McConnell appears to break with Senate rules on Trump impeachment: "I'm not an impartial juror"

Lawmakers take an oath pledging to act as an "impartial justice" before engaging in the trial, per Senate rules

Published December 18, 2019 9:53AM (EST)

Senate Majority Leader Mitch McConnell (R-KY) (Getty/Tom Brenner)
Senate Majority Leader Mitch McConnell (R-KY) (Getty/Tom Brenner)

Correction: An earlier version of this article cited the Constitution. This has been corrected to Senate rules.

Senate Majority Leader Mitch McConnell told reporters Tuesday that he will not act as an "impartial juror" during the Senate impeachment trial of President Donald Trump.

"I'm not an impartial juror. This is a political process. There's nothing judicial about it. Impeachment is a political decision," said McConnell, R-Ky. "The House made a partisan political decision to impeach. I would anticipate we will have a largely partisan outcome in the Senate. I'm not impartial about this at all."

The Republican leader has made clear that he hopes the Senate will acquit the president as quickly as possible. He previously indicated that he is "in total coordination with the White House counsel's office" and is "taking my cues from the president's lawyers."

McConnell's remarks are significant, because, according to Senate rules, lawmakers in the upper chamber must take an oath pledging to act as an "impartial justice" before engaging in an impeachment trial.

The senator from Kentucky rejected a call from his Democratic counterpart earlier Tuesday to simultaneously agree to witnesses and the rules of the likely trial. Speaking on the Senate floor, McConnell called Sunday's request by Senate Minority Leader Chuck Schumer "dead wrong." He described the House's case against Trump as "deficient," adding that the Senate would not volunteer its time for a "fishing expedition."

McConnell's remarks on the Senate floor came in response to a letter from Schumer declaring that Senate Democrats wanted to hear testimony from four administration witnesses who have not previously testified in the inquiry: former national security adviser John Bolton, acting White House chief of staff Mick Mulvaney, senior adviser to the acting White House chief of staff Robert Blair and Office of Management and Budget official Michael Duffey. Mulvaney, Blair and Duffey defied subpoenas from House committees, while Bolton, who was not subpoenaed, has said he would fight one in court.
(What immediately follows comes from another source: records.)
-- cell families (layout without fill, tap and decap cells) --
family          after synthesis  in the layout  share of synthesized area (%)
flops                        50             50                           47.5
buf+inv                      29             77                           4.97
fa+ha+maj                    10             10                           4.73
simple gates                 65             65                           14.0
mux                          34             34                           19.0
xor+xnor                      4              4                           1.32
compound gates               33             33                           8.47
$ cat config.mk
export PLATFORM = sky130hd
export DESIGN_NAME = tx_sched
export DESIGN_NICKNAME = d
export VERILOG_FILES = /design/src/rtl/tx_sched_pkg.sv /design/src/rtl/tx_sched_arb.sv /design/src/rtl/tx_sched.sv
export SDC_FILE = /design/constraint.sdc
export NUM_CORES = 1
export LEC_CHECK = 0
export BUFFER_PORTS_ARGS = -buffer_cell sky130_fd_sc_hd__clkbuf_2
export CAP_MARGIN = 5
export CORE_UTILIZATION = 30
export DETAILED_ROUTE_END_ITERATION = 16
export PLACE_DENSITY = 0.61
export RECOVER_POWER = 25
export SETUP_SLACK_MARGIN = 0.2
export SLEW_MARGIN = 20
export SYNTH_ARGS = -nofsm -noshare
export SYNTH_HDL_FRONTEND = slang
export SYNTH_SLANG_ARGS = --single-unit
$ cat constraint.sdc
create_clock -name clk -period 2.5 [get_ports clk]
set_clock_uncertainty 0.1 [all_clocks]
set_input_delay 0 -clock clk [delete_from_list [all_inputs] [get_ports clk]]
set_output_delay 0 -clock clk [all_outputs]
set_load 0.02 [all_outputs]
$ cat src/rtl/tx_sched_pkg.sv
// Shared types and constants for the transmit scheduler.
package tx_sched_pkg;

  typedef enum logic [2:0] {
    ST_IDLE     = 3'd0,
    ST_SYNC     = 3'd1,
    ST_DATA     = 3'd2,
    ST_EOP      = 3'd3,
    ST_WAIT_EOP = 3'd4,
    ST_GAP      = 3'd5
  } state_t;

  localparam logic [1:0] GRANT_NONE = 2'b00;
  localparam logic [1:0] GRANT_HS   = 2'b01;
  localparam logic [1:0] GRANT_DP   = 2'b10;

  localparam logic [7:0] SYNC_BYTE_DEF = 8'b0111_1111;

endpackage

$ cat src/rtl/tx_sched_arb.sv
// Packet-level arbiter: hs has priority, but after MAX_HS_STREAK back-to-back
// hs grants a waiting dp requester is served once.
module tx_sched_arb
  import tx_sched_pkg::*;
#(
  parameter int MAX_HS_STREAK = 4
) (
  input  logic       clk,
  input  logic       n_rst,
  input  logic       hs_req,
  input  logic       dp_req,
  input  logic       arb_en,
  output logic [1:0] winner
);

  localparam int SW = $clog2(MAX_HS_STREAK + 1);

  logic [SW-1:0] hs_streak_r;
  logic          at_limit_s;

  assign at_limit_s = (hs_streak_r == SW'(MAX_HS_STREAK));

  // Priority decision; only meaningful while the scheduler is idle.
  always_comb begin
    winner = GRANT_NONE;
    if (!arb_en) begin
      winner = GRANT_NONE;
    end else if (hs_req && !(dp_req && at_limit_s)) begin
      winner = GRANT_HS;
    end else if (dp_req) begin
      winner = GRANT_DP;
    end else begin
      winner = GRANT_NONE;
    end
  end

  // Saturating count of consecutive hs grants; any dp grant clears it.
  always_ff @(posedge clk or posedge n_rst) begin
    if (n_rst) begin
      hs_streak_r <= {SW{1'b0}};
    end else if (winner == GRANT_HS) begin
      if (!at_limit_s) begin
        hs_streak_r <= hs_streak_r + SW'(1);
      end else begin
        hs_streak_r <= hs_streak_r;
      end
    end else if (winner == GRANT_DP) begin
      hs_streak_r <= {SW{1'b0}};
    end else begin
      hs_streak_r <= hs_streak_r;
    end
  end

endmodule
--- config.mk ---
export PLATFORM = sky130hd
export DESIGN_NAME = seq_divider
export DESIGN_NICKNAME = d
export VERILOG_FILES = /design/src/rtl/seq_divider.sv
export SDC_FILE = /design/constraint.sdc
export NUM_CORES = 1
export LEC_CHECK = 0
export CAP_MARGIN = 20
export CELL_PAD_IN_SITES_DETAIL_PLACEMENT = 1
export CELL_PAD_IN_SITES_GLOBAL_PLACEMENT = 2
export CORE_ASPECT_RATIO = 2
export CORE_UTILIZATION = 31
export DETAILED_ROUTE_END_ITERATION = 10
export PLACE_DENSITY = 0.85
export SLEW_MARGIN = 25
export SYNTH_ARGS = -nofsm -noshare
export SYNTH_HDL_FRONTEND = slang
export SYNTH_SLANG_ARGS = --single-unit
--- constraint.sdc ---
create_clock -name clk -period 3.4 [get_ports clk]
set_input_delay 0.68 -clock clk [delete_from_list [all_inputs] [get_ports clk]]
set_output_delay 0.68 -clock clk [all_outputs]
set_load 0.05 [all_outputs]
`config.mk`:
```
export PLATFORM = sky130hd
export DESIGN_NAME = sram_controller_flat
export DESIGN_NICKNAME = d
export VERILOG_FILES = /design/src/rtl/sram_pkg.sv /design/src/rtl/sram_controller_if.sv /design/src/rtl/sram_wait_counter.sv /design/src/rtl/sram_controller.sv /design/src/flat_wrapper.sv
export SDC_FILE = /design/constraint.sdc
export NUM_CORES = 1
export LEC_CHECK = 0
export ABC_AREA = 1
export CAP_MARGIN = 20
export CORE_ASPECT_RATIO = 1.4
export CORE_MARGIN = 8
export CORE_UTILIZATION = 35
export CTS_BUF_LIST = sky130_fd_sc_hd__clkbuf_8
export DETAILED_ROUTE_END_ITERATION = 7
export DONT_BUFFER_PORTS = 1
export GPL_TIMING_DRIVEN = 1
export SLEW_MARGIN = 20
export SYNTH_ARGS = -nofsm -noshare
export SYNTH_HDL_FRONTEND = slang
export SYNTH_HIERARCHICAL = 1
export SYNTH_SLANG_ARGS = --single-unit
```
`constraint.sdc`:
```
create_clock -name clk -period 1.9 [get_ports clk]
set_input_delay 0.38 -clock clk [delete_from_list [all_inputs] [get_ports clk]]
set_output_delay 0.38 -clock clk [all_outputs]
set_load 0.05 [all_outputs]
```
`src/rtl/sram_pkg.sv`:
```
// Shared definitions for the MEM-stage SRAM controller: the access state
// machine encoding, the default data-memory base address and the half-word
// select constants used to form the SRAM address LSB.
package sram_pkg;

    typedef enum logic [2:0] {
        IDLE  = 3'd0,
        RD_LO = 3'd1,
        RD_HI = 3'd2,
        WR_LO = 3'd3,
        WR_HI = 3'd4,
        DONE  = 3'd5
    } sram_state_t;

    localparam int DEFAULT_BASE_ADDR = 1024;

    localparam logic LO = 1'b0;
    localparam logic HI = 1'b1;

endpackage

```
`src/rtl/sram_controller_if.sv`:
```
// Pipeline-side request/response bundle of the SRAM controller. The master is
// the EXE/MEM pipeline register side, the slave is the controller.
interface sram_controller_if;

    logic        MEMread;
    logic        MEMwrite;
    logic [31:0] address;
    logic [31:0] data;
    logic [31:0] MEM_result;
    logic        ready;

    modport master (
        output MEMread,
        output MEMwrite,
        output address,
        output data,
        input  MEM_result,
        input  ready
    );

    modport slave (
        input  MEMread,
        input  MEMwrite,
        input  address,
        input  data,
        output MEM_result,
        output ready
    );

endinterface

```
`src/rtl/sram_wait_counter.sv`:
```
// Per-state wait counter: counts 0..WAIT_CYCLES-1 while enabled and is
// cleared whenever the controller changes state. 'last' marks the final wait
// cycle of a state; 'near_last' marks the cycle before it, which lets the
// controller register the write strobe release one cycle ahead.
module sram_wait_counter #(
    parameter int WAIT_CYCLES = 2
) (
    input  logic clk,
    input  logic rst,
    input  logic clear,
    input  logic enable,
    output logic last,
    output logic near_last
);

    localparam int CW = $clog2(WAIT_CYCLES + 1);
    localparam logic [CW-1:0] LAST_VALUE = CW'(WAIT_CYCLES - 1);
    localparam logic [CW-1:0] NEAR_VALUE = CW'((WAIT_CYCLES >= 2) ? WAIT_CYCLES - 2 : 0);
    localparam logic          HAS_NEAR   = (WAIT_CYCLES >= 2);

    logic [CW-1:0] count;

    // Count wait cycles inside a state, restarting from zero on every state change
    always_ff @(posedge clk or negedge rst) begin
        if (!rst) begin
            count <= '0;
        end else if (clear) begin
            count <= '0;
        end else if (enable) begin
            count <= count + CW'(1);
        end
    end

    assign last      = (count == LAST_VALUE);
    assign near_last = HAS_NEAR && (count == NEAR_VALUE);

endmodule

```
`src/rtl/sram_controller.sv`:
```
// MEM-stage SRAM controller: services one 32-bit word read or write at a time
// as two 16-bit accesses on an asynchronous SRAM (low half first). All SRAM
// pins are registered; 'ready' is combinational so the pipeline freezes in the
// same cycle a request appears.
module sram_controller
    import sram_pkg::*;
#(
    parameter int BASE_ADDR   = DEFAULT_BASE_ADDR,
    parameter int SRAM_AW     = 18,
    parameter int WAIT_CYCLES = 2
) (
    input  logic               clk,
    input  logic               rst,
    sram_controller_if.slave   bus,
    output logic [SRAM_AW-1:0] SRAM_ADDR,
    output logic [15:0]        SRAM_DQ_out,
    input  logic [15:0]        SRAM_DQ_in,
    output logic               SRAM_DQ_oe,
    output logic               SRAM_WE_N,
    output logic               SRAM_OE_N
);

    // With a single wait cycle the only cycle of a write state is also its
    // last one, so the strobe never goes low.
    localparam logic WE_ENTRY = (WAIT_CYCLES == 1) ? 1'b1 : 1'b0;

    sram_state_t        state;
    logic [31:0]        offset;
    logic [SRAM_AW-2:0] word_index;
    logic [15:0]        write_hi;
    logic [15:0]        capture_lo;
    logic               has_request;
    logic               in_access;
    logic               state_change;
    logic               wait_last;
    logic               wait_near_last;
    logic               unused_offset_bits;

    // Word index relative to the data-memory base; high bits beyond the SRAM
    // size are dropped so out-of-range addresses simply wrap.
    assign offset             = bus.address - 32'(BASE_ADDR);
    assign word_index         = offset[SRAM_AW:2];
    assign unused_offset_bits = ^{offset[31:SRAM_AW+1], offset[1:0]};

    assign has_request  = bus.MEMread | bus.MEMwrite;
    assign in_access    = (state == RD_LO) || (state == RD_HI) ||
                          (state == WR_LO) || (state == WR_HI);
    assign state_change = ((state == IDLE) && has_request) ||
                          (in_access && wait_last) ||
                          (state == DONE);

    assign bus.ready = ((state == IDLE) && !has_request) || (state == DONE);

    sram_wait_counter #(
        .WAIT_CYCLES (WAIT_CYCLES)
    ) u_wait_counter (
        .clk       (clk),
        .rst       (rst),
        .clear     (state_change),
        .enable    (in_access),
        .last      (wait_last),
        .near_last (wait_near_last)
    );

    // Access sequencer: walks the half-word states and registers every SRAM pin
    // and the read result so nothing combinational reaches the pads.
    always_ff @(posedge clk or negedge rst) begin
        if (!rst) begin
            state          <= IDLE;
            SRAM_ADDR      <= '0;
            SRAM_DQ_out    <= '0;
            SRAM_DQ_oe     <= 1'b0;
            SRAM_WE_N      <= 1'b1;
            SRAM_OE_N      <= 1'b1;
            write_hi       <= '0;
            capture_lo     <= '0;
            bus.MEM_result <= '0;
        end else begin
            case (state)
                IDLE: begin
                    if (bus.MEMwrite) begin
                        state       <= WR_LO;
                        SRAM_ADDR   <= {word_index, LO};
                        SRAM_DQ_out <= bus.data[15:0];
                        write_hi    <= bus.data[31:16];
                        SRAM_DQ_oe  <= 1'b1;
                        SRAM_WE_N   <= WE_ENTRY;
                        SRAM_OE_N   <= 1'b1;
                    end else if (bus.MEMread) begin
                        state      <= RD_LO;
                        SRAM_ADDR  <= {word_index, LO};
                        SRAM_DQ_oe <= 1'b0;
                        SRAM_WE_N  <= 1'b1;
                        SRAM_OE_N  <= 1'b0;
                    end
                end
                RD_LO: begin
                    if (wait_last) begin
                        state      <= RD_HI;
                        capture_lo <= SRAM_DQ_in;
                        SRAM_ADDR  <= {SRAM_ADDR[SRAM_AW-1:1], HI};
                    end
                end
                RD_HI: begin
                    if (wait_last) begin
                        state          <= DONE;
                        SRAM_OE_N      <= 1'b1;
                        bus.MEM_result <= {SRAM_DQ_in, capture_lo};
                    end
                end
                WR_LO: begin
                    if (wait_last) begin
                        state       <= WR_HI;
                        SRAM_ADDR   <= {SRAM_ADDR[SRAM_AW-1:1], HI};
                        SRAM_DQ_out <= write_hi;
                        SRAM_WE_N   <= WE_ENTRY;
                    end else if (wait_near_last) begin
                        SRAM_WE_N <= 1'b1;
                    end
                end
                WR_HI: begin
                    if (wait_last) begin
                        state      <= DONE;
                        SRAM_DQ_oe <= 1'b0;
                        SRAM_WE_N  <= 1'b1;
                    end else if (wait_near_last) begin
                        SRAM_WE_N <= 1'b1;
                    end
                end
                DONE: begin
                    state <= IDLE;
                end
                default: begin
                    state <= IDLE;
                end
            endcase
        end
    end

endmodule

```
`src/flat_wrapper.sv`:
```
// flat-port wrapper written by rule: the top's interface ports become plain ports
module sram_controller_flat import sram_pkg::*;
#(
    parameter int BASE_ADDR   = DEFAULT_BASE_ADDR,
    parameter int SRAM_AW     = 18,
    parameter int WAIT_CYCLES = 2
)
  (clk, rst, SRAM_ADDR, SRAM_DQ_out, SRAM_DQ_in, SRAM_DQ_oe, SRAM_WE_N, SRAM_OE_N, bus_MEMread, bus_MEMwrite, bus_address, bus_data, bus_MEM_result, bus_ready);
  sram_controller_if bus_i ();
  input  logic clk;
  input  logic rst;
  output logic [SRAM_AW-1:0] SRAM_ADDR;
  output logic [15:0] SRAM_DQ_out;
  input  logic [15:0] SRAM_DQ_in;
  output logic SRAM_DQ_oe;
  output logic SRAM_WE_N;
  output logic SRAM_OE_N;
  input wire logic [$bits(bus_i.MEMread)-1:0] bus_MEMread;
  input wire logic [$bits(bus_i.MEMwrite)-1:0] bus_MEMwrite;
  input wire logic [$bits(bus_i.address)-1:0] bus_address;
  input wire logic [$bits(bus_i.data)-1:0] bus_data;
  output wire logic [$bits(bus_i.MEM_result)-1:0] bus_MEM_result;
  output wire logic [$bits(bus_i.ready)-1:0] bus_ready;
  assign bus_i.MEMread = bus_MEMread;
  assign bus_i.MEMwrite = bus_MEMwrite;
  assign bus_i.address = bus_address;
  assign bus_i.data = bus_data;
  assign bus_MEM_result = bus_i.MEM_result;
  assign bus_ready = bus_i.ready;
  sram_controller #(.BASE_ADDR(BASE_ADDR), .SRAM_AW(SRAM_AW), .WAIT_CYCLES(WAIT_CYCLES)) u_core (.clk(clk), .rst(rst), .bus(bus_i), .SRAM_ADDR(SRAM_ADDR), .SRAM_DQ_out(SRAM_DQ_out), .SRAM_DQ_in(SRAM_DQ_in), .SRAM_DQ_oe(SRAM_DQ_oe), .SRAM_WE_N(SRAM_WE_N), .SRAM_OE_N(SRAM_OE_N));
endmodule
```
<file path="src/rtl/muldiv_pkg.sv">
// Shared definitions for the E-stage multiply/divide unit: op codes, FSM
// states, accumulate modes and the divide latency helper.
package muldiv_pkg;

    localparam logic [3:0] OP_MULT  = 4'd0;
    localparam logic [3:0] OP_MULTU = 4'd1;
    localparam logic [3:0] OP_DIV   = 4'd2;
    localparam logic [3:0] OP_DIVU  = 4'd3;
    localparam logic [3:0] OP_MADD  = 4'd4;
    localparam logic [3:0] OP_MADDU = 4'd5;
    localparam logic [3:0] OP_MSUB  = 4'd6;
    localparam logic [3:0] OP_MSUBU = 4'd7;
    localparam logic [3:0] OP_MTHI  = 4'd8;
    localparam logic [3:0] OP_MTLO  = 4'd9;

    typedef enum logic [2:0] {
        ST_IDLE,
        ST_MUL,
        ST_DIV_SETUP,
        ST_DIV_ITER,
        ST_DIV_FIX
    } state_e;

    // How the latched product combines with {hi,lo} when a multiply retires.
    typedef enum logic [1:0] {
        ACC_SET,
        ACC_ADD,
        ACC_SUB
    } acc_e;

    // One setup cycle, one cycle per quotient bit, one fix-up/write cycle.
    function automatic int div_lat(input int width);
        return width + 2;
    endfunction

endpackage

</file>
<file path="src/rtl/muldiv_iter_div.sv">
// Radix-2 restoring divider. start_i captures the raw operands; the next
// cycle takes magnitudes and special-case flags, then WIDTH iterations
// produce one quotient bit each, MSB first. valid_o is high for one cycle
// while the sign-corrected quotient/remainder are presented.
module div_iter #(
    parameter int WIDTH = 32
) (
    input  logic             clk,
    input  logic             reset,
    input  logic             start_i,
    input  logic             signed_i,
    input  logic [WIDTH-1:0] a_i,
    input  logic [WIDTH-1:0] b_i,
    output logic             valid_o,
    output logic [WIDTH-1:0] quo_o,
    output logic [WIDTH-1:0] rem_o
);

    localparam int CW = $clog2(WIDTH);

    logic [WIDTH-1:0] a_q, b_q;
    logic             sgn_q;
    logic             setup_q, iter_q, valid_q;
    logic [CW-1:0]    cnt_q;
    logic [WIDTH-1:0] quo_q, rem_q, dvs_q;
    logic             qneg_q, rneg_q, dz_q, ovf_q;

    logic             a_neg, b_neg;
    logic [WIDTH-1:0] a_abs, b_abs;
    logic [WIDTH:0]   rem_sh, diff;
    logic             take;
    logic [WIDTH-1:0] rem_nx, quo_nx;

    // Operand magnitudes for setup and one restoring step for iteration.
    always_comb begin
        a_neg  = sgn_q & a_q[WIDTH-1];
        b_neg  = sgn_q & b_q[WIDTH-1];
        a_abs  = a_neg ? (~a_q + 1'b1) : a_q;
        b_abs  = b_neg ? (~b_q + 1'b1) : b_q;
        rem_sh = {rem_q, quo_q[WIDTH-1]};
        diff   = rem_sh - {1'b0, dvs_q};
        take   = ~diff[WIDTH];
        rem_nx = take ? diff[WIDTH-1:0] : rem_sh[WIDTH-1:0];
        quo_nx = {quo_q[WIDTH-2:0], take};
    end

    // Sequencing: setup one cycle after start, then WIDTH iterations.
    always_ff @(posedge clk) begin
        if (reset) begin
            setup_q <= 1'b0;
            iter_q  <= 1'b0;
            valid_q <= 1'b0;
            cnt_q   <= '0;
        end else begin
            setup_q <= start_i;
            valid_q <= iter_q && (cnt_q == '0);
            if (setup_q) begin
                iter_q <= 1'b1;
                cnt_q  <= CW'(WIDTH - 1);
            end else if (iter_q) begin
                if (cnt_q == '0) begin
                    iter_q <= 1'b0;
                end else begin
                    cnt_q <= cnt_q - 1'b1;
                end
            end
        end
    end

    // Datapath: capture, setup (magnitudes, signs, flags), shift/subtract.
    always_ff @(posedge clk) begin
        if (start_i) begin
            a_q   <= a_i;
            b_q   <= b_i;
            sgn_q <= signed_i;
        end
        if (setup_q) begin
            quo_q  <= a_abs;
            rem_q  <= '0;
            dvs_q  <= b_abs;
            qneg_q <= a_neg ^ b_neg;
            rneg_q <= a_neg;
            dz_q   <= (b_q == '0);
            ovf_q  <= sgn_q && (a_q == {1'b1, {(WIDTH-1){1'b0}}}) && (b_q == '1);
        end else if (iter_q) begin
            quo_q <= quo_nx;
            rem_q <= rem_nx;
        end
    end

    // Sign fix-up, with divide-by-zero and overflow overriding the result.
    always_comb begin
        quo_o = qneg_q ? (~quo_q + 1'b1) : quo_q;
        rem_o = rneg_q ? (~rem_q + 1'b1) : rem_q;
        if (dz_q) begin
            quo_o = '1;
            rem_o = a_q;
        end else if (ovf_q) begin
            quo_o = a_q;
            rem_o = '0;
        end
    end

    assign valid_o = valid_q;

endmodule

</file>
<file path="src/rtl/muldiv_iter.sv">
// E-stage multiply/divide unit owning HI/LO. Multiplies (incl. madd/msub)
// retire after MUL_LAT cycles; divides run on div_iter for WIDTH+2 cycles.
module muldiv_iter
    import muldiv_pkg::*;
#(
    parameter int WIDTH   = 32,
    parameter int MUL_LAT = 5
) (
    input  logic             clk,
    input  logic             reset,
    input  logic             start,
    input  logic [3:0]       op,
    input  logic [WIDTH-1:0] a,
    input  logic [WIDTH-1:0] b,
    input  logic             req,
    output logic             busy,
    output logic             done,
    output logic [WIDTH-1:0] hi,
    output logic [WIDTH-1:0] lo
);

    localparam int DIV_LAT = div_lat(WIDTH);
    localparam int MAX_LAT = (MUL_LAT > DIV_LAT) ? MUL_LAT : DIV_LAT;
    localparam int CNT_W   = $clog2(MAX_LAT);

    state_e             state_q, state_d;
    logic [CNT_W-1:0]   cnt_q, cnt_d;
    logic [2*WIDTH-1:0] prod_q, prod_d;
    acc_e               acc_q, acc_d;
    logic [WIDTH-1:0]   hi_q, hi_d, lo_q, lo_d;
    logic               done_q, done_d;

    logic               issue, mul_signed, div_start;
    logic [2*WIDTH-1:0] a_ext, b_ext, product, hilo_cur;
    logic               div_valid;
    logic [WIDTH-1:0]   div_quo, div_rem;

    div_iter #(.WIDTH(WIDTH)) u_div (
        .clk      (clk),
        .reset    (reset),
        .start_i  (div_start),
        .signed_i (op == OP_DIV),
        .a_i      (a),
        .b_i      (b),
        .valid_o  (div_valid),
        .quo_o    (div_quo),
        .rem_o    (div_rem)
    );

    // Issue qualification and the full-width product of the issuing operands.
    always_comb begin
        issue      = start && !req && (state_q == ST_IDLE);
        mul_signed = (op == OP_MULT) || (op == OP_MADD) || (op == OP_MSUB);
        a_ext      = {{WIDTH{mul_signed & a[WIDTH-1]}}, a};
        b_ext      = {{WIDTH{mul_signed & b[WIDTH-1]}}, b};
        product    = a_ext * b_ext;
        hilo_cur   = {hi_q, lo_q};
    end

    // Next state, counter, and HI/LO writes.
    always_comb begin
        state_d   = state_q;
        cnt_d     = cnt_q;
        prod_d    = prod_q;
        acc_d     = acc_q;
        hi_d      = hi_q;
        lo_d      = lo_q;
        done_d    = 1'b0;
        div_start = 1'b0;
        case (state_q)
            ST_IDLE: begin
                if (issue) begin
                    case (op)
                        OP_MULT, OP_MULTU, OP_MADD, OP_MADDU, OP_MSUB, OP_MSUBU: begin
                            state_d = ST_MUL;
                            cnt_d   = CNT_W'(MUL_LAT - 1);
                            prod_d  = product;
                            if (op == OP_MADD || op == OP_MADDU) begin
                                acc_d = ACC_ADD;
                            end else if (op == OP_MSUB || op == OP_MSUBU) begin
                                acc_d = ACC_SUB;
                            end else begin
                                acc_d = ACC_SET;
                            end
                        end
                        OP_DIV, OP_DIVU: begin
                            state_d   = ST_DIV_SETUP;
                            div_start = 1'b1;
                        end
                        OP_MTHI: hi_d = a;
                        OP_MTLO: lo_d = a;
                        default: ;
                    endcase
                end
            end
            ST_MUL: begin
                if (cnt_q == '0) begin
                    case (acc_q)
                        ACC_ADD: {hi_d, lo_d} = hilo_cur + prod_q;
                        ACC_SUB: {hi_d, lo_d} = hilo_cur - prod_q;
                        default: {hi_d, lo_d} = prod_q;
                    endcase
                    done_d  = 1'b1;
                    state_d = ST_IDLE;
                end else begin
                    cnt_d = cnt_q - 1'b1;
                end
            end
            ST_DIV_SETUP: begin
                state_d = ST_DIV_ITER;
                cnt_d   = CNT_W'(WIDTH - 1);
            end
            ST_DIV_ITER: begin
                if (cnt_q == '0) begin
                    state_d = ST_DIV_FIX;
                end else begin
                    cnt_d = cnt_q - 1'b1;
                end
            end
            ST_DIV_FIX: begin
                if (div_valid) begin
                    lo_d    = div_quo;
                    hi_d    = div_rem;
                    done_d  = 1'b1;
                    state_d = ST_IDLE;
                end
            end
            default: state_d = ST_IDLE;
        endcase
    end

    // Architectural and control state; reset discards any partial result.
    always_ff @(posedge clk) begin
        if (reset) begin
            state_q <= ST_IDLE;
            cnt_q   <= '0;
            hi_q    <= '0;
            lo_q    <= '0;
            done_q  <= 1'b0;
        end else begin
            state_q <= state_d;
            cnt_q   <= cnt_d;
            hi_q    <= hi_d;
            lo_q    <= lo_d;
            done_q  <= done_d;
        end
    end

    // Product and accumulate mode held for the multiply's duration.
    always_ff @(posedge clk) begin
        prod_q <= prod_d;
        acc_q  <= acc_d;
    end

    assign busy = (state_q != ST_IDLE);
    assign done = done_q;
    assign hi   = hi_q;
    assign lo   = lo_q;

endmodule

</file>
Schumer also called for the Senate to subpoena documents blocked by the Trump administration, which could shed light on the events at the heart of the charges against Trump: his effort to solicit Ukrainian President Volodymyr Zelensky to investigate his political rivals and his decision to temporarily withhold nearly $400 million in military aid to Ukraine.

McConnell criticized House Democrats on Tuesday for declining to go to court to enforce subpoenas for testimony from witnesses who refused to testify, calling their inquiry "the most rushed, least thorough and most unfair impeachment trial in modern history." He claimed that Schumer wanted to hear testimony from those officials, because House Democrats "failed to come anywhere near the bar for impeaching a duly-elected president."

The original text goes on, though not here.